When you reach the line in the data below that contains "export DESIGN_NAME = crane_dot4", please start repeating lines exactly, and stop after the line that contains "- Clock skew: 09-02", repeating nothing else.

> **RECORDS TO PROCESS**
::::::

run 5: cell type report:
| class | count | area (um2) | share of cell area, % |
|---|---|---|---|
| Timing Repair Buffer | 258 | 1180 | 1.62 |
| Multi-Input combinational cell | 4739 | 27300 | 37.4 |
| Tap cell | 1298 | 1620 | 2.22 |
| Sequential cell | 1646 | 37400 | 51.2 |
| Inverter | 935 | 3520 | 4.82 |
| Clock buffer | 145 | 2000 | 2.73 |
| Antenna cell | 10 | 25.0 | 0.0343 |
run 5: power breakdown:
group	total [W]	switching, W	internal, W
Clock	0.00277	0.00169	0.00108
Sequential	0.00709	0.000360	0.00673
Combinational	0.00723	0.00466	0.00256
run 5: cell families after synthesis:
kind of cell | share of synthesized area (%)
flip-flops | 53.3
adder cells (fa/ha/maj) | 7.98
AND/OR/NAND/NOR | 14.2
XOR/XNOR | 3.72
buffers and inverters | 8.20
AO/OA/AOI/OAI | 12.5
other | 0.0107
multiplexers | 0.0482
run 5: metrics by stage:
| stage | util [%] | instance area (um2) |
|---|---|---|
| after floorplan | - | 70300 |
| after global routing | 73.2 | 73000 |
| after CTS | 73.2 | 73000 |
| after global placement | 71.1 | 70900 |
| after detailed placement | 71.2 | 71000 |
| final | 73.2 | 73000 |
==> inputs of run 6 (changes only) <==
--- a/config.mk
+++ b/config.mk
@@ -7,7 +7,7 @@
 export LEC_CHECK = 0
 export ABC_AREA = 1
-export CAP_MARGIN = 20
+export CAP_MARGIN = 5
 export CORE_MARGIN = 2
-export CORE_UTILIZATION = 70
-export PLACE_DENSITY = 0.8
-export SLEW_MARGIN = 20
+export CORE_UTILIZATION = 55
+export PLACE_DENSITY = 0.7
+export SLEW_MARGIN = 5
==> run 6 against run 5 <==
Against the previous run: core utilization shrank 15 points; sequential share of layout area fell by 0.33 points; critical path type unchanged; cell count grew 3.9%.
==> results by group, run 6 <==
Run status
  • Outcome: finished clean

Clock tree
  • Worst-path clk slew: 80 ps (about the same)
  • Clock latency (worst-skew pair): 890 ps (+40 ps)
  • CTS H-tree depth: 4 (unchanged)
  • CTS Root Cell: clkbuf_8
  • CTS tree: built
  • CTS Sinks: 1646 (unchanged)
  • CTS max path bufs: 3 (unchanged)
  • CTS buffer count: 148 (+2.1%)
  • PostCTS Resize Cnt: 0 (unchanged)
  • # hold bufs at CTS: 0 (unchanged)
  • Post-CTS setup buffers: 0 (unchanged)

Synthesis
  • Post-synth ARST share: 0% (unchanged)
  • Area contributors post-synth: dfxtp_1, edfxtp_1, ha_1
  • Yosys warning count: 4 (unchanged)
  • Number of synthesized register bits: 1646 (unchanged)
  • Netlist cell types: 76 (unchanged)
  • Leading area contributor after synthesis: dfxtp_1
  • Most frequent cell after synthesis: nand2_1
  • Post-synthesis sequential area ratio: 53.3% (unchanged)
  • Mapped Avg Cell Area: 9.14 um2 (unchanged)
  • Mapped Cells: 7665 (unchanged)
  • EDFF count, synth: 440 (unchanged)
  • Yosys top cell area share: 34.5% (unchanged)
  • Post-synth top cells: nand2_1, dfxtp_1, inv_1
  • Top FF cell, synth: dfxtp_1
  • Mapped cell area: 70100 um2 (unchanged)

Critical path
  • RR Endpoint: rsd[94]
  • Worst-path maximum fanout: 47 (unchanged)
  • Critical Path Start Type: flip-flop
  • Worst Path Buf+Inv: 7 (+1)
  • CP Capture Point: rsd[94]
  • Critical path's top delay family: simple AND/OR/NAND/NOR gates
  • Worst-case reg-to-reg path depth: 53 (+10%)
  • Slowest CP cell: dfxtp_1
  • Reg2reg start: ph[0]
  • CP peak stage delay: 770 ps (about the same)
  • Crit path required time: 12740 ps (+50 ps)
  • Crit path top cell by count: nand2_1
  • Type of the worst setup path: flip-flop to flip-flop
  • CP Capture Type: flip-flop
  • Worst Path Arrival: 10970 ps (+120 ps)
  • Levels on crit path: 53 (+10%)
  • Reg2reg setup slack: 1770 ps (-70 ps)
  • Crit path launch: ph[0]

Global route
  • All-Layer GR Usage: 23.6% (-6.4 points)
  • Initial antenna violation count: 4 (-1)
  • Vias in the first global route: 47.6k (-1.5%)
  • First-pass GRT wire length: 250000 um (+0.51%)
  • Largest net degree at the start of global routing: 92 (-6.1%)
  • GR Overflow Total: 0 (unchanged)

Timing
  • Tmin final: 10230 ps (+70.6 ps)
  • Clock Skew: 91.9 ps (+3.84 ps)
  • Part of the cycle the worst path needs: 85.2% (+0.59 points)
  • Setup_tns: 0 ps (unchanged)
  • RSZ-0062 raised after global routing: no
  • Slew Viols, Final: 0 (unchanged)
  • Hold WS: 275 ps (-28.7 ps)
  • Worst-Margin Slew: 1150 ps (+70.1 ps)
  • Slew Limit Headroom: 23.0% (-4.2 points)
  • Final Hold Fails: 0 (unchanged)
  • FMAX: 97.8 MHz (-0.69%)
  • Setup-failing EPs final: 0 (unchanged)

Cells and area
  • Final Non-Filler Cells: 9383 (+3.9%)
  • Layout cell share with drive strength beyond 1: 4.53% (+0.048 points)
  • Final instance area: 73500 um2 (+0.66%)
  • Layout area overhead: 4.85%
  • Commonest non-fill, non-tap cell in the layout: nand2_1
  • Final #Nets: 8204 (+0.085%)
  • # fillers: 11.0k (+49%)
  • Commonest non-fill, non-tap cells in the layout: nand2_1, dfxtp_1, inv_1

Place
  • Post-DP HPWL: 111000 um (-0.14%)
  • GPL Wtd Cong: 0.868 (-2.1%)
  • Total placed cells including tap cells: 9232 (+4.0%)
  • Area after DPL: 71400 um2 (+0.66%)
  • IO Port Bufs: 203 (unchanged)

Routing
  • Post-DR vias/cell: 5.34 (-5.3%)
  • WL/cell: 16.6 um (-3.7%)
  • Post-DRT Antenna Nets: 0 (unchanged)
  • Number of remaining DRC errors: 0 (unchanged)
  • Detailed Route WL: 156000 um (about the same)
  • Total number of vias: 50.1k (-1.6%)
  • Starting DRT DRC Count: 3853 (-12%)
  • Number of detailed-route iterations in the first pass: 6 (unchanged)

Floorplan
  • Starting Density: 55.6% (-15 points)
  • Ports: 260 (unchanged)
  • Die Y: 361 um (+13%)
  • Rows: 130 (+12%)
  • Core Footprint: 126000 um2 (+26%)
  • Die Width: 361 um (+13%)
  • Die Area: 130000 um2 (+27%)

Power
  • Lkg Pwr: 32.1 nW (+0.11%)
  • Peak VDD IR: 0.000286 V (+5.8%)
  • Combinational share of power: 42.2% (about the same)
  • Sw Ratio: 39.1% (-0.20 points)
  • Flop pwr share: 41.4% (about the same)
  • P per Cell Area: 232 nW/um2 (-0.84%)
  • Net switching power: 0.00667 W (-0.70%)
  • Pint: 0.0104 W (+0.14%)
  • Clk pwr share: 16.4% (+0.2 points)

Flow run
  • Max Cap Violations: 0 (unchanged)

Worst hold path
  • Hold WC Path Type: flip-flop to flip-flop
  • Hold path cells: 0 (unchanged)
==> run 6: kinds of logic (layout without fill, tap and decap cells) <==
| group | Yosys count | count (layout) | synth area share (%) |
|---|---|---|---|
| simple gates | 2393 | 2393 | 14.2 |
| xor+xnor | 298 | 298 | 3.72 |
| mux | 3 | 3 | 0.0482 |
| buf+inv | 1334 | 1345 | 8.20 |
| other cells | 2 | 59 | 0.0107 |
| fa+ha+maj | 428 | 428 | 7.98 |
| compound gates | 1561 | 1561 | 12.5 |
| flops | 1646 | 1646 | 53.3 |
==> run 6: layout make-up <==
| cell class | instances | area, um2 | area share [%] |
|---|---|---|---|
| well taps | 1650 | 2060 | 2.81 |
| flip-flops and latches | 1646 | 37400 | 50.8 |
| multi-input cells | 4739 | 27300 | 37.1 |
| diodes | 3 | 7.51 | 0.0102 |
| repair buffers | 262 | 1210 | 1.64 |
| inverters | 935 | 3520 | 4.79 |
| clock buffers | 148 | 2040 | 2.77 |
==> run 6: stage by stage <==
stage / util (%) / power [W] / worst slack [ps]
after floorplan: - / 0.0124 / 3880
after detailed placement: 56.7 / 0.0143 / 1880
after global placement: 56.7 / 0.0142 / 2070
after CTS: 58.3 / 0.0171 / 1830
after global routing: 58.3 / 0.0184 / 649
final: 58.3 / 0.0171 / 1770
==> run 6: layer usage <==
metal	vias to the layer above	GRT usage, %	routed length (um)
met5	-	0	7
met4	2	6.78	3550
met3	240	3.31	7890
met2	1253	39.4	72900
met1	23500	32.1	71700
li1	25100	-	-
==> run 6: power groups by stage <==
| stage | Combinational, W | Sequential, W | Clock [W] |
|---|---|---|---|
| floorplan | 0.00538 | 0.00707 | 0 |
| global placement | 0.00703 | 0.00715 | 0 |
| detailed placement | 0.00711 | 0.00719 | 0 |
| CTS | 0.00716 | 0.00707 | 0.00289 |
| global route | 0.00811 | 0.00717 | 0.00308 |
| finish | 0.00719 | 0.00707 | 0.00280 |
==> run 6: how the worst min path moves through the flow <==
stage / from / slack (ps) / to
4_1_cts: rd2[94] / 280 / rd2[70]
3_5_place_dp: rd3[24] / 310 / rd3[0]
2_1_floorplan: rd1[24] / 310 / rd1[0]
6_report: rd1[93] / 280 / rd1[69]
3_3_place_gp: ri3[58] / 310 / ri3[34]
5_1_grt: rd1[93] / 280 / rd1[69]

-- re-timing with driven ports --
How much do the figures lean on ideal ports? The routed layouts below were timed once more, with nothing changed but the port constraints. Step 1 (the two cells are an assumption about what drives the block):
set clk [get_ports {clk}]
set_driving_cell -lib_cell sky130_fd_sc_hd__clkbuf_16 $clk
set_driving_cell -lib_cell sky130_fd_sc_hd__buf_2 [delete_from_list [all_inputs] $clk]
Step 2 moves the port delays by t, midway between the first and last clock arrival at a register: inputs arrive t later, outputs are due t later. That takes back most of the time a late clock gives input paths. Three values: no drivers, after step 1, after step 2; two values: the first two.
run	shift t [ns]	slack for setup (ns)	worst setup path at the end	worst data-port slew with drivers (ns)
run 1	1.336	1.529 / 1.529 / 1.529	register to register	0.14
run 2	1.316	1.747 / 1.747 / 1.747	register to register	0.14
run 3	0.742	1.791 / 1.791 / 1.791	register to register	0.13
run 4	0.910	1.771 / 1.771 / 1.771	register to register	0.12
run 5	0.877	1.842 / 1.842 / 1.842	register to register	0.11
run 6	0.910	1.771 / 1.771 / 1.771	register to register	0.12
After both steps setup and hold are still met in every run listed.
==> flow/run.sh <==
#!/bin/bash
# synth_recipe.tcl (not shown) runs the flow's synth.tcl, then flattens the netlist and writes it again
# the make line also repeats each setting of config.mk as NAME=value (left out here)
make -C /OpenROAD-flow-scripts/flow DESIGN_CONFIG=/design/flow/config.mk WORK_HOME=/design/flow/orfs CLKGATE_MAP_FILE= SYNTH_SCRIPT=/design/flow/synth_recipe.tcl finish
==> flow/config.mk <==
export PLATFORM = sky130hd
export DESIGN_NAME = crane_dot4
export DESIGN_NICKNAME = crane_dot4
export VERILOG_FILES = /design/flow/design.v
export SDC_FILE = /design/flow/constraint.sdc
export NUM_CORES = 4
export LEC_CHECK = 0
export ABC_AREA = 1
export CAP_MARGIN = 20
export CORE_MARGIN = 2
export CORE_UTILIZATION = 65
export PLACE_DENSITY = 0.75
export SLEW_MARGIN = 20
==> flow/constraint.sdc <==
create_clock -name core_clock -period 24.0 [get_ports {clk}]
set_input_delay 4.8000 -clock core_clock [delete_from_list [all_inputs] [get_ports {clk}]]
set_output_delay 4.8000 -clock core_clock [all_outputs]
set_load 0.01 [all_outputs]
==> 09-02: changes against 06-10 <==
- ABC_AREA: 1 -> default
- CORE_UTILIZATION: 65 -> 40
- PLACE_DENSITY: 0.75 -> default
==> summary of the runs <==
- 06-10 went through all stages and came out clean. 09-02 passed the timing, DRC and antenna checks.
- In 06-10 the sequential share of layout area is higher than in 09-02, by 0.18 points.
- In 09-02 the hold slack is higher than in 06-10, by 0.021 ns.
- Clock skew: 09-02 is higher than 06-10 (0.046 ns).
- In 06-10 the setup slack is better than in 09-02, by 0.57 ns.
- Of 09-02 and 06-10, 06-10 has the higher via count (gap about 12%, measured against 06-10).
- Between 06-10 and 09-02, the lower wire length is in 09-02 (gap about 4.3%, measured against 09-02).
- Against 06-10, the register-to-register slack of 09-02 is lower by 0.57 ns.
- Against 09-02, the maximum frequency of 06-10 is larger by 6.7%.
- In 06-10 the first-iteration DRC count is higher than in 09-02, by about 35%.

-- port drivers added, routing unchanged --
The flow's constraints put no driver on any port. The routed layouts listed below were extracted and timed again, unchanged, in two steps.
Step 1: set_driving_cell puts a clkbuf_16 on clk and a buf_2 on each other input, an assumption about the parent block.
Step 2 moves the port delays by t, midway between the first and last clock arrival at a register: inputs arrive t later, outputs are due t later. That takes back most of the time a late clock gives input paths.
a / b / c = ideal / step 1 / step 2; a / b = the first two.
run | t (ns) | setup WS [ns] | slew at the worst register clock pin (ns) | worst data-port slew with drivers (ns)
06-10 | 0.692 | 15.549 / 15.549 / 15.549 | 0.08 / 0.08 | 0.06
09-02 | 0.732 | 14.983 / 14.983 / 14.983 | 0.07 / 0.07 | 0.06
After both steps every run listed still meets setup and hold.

::::::

> **OUTPUT OF THE EXERCISE**
export DESIGN_NAME = crane_dot4
export DESIGN_NICKNAME = crane_dot4
export VERILOG_FILES = /design/flow/design.v
export SDC_FILE = /design/flow/constraint.sdc
export NUM_CORES = 4
export LEC_CHECK = 0
export ABC_AREA = 1
export CAP_MARGIN = 20
export CORE_MARGIN = 2
export CORE_UTILIZATION = 65
export PLACE_DENSITY = 0.75
export SLEW_MARGIN = 20
==> flow/constraint.sdc <==
create_clock -name core_clock -period 24.0 [get_ports {clk}]
set_input_delay 4.8000 -clock core_clock [delete_from_list [all_inputs] [get_ports {clk}]]
set_output_delay 4.8000 -clock core_clock [all_outputs]
set_load 0.01 [all_outputs]
==> 09-02: changes against 06-10 <==
- ABC_AREA: 1 -> default
- CORE_UTILIZATION: 65 -> 40
- PLACE_DENSITY: 0.75 -> default
==> summary of the runs <==
- 06-10 went through all stages and came out clean. 09-02 passed the timing, DRC and antenna checks.
- In 06-10 the sequential share of layout area is higher than in 09-02, by 0.18 points.
- In 09-02 the hold slack is higher than in 06-10, by 0.021 ns.
- Clock skew: 09-02 is higher than 06-10 (0.046 ns).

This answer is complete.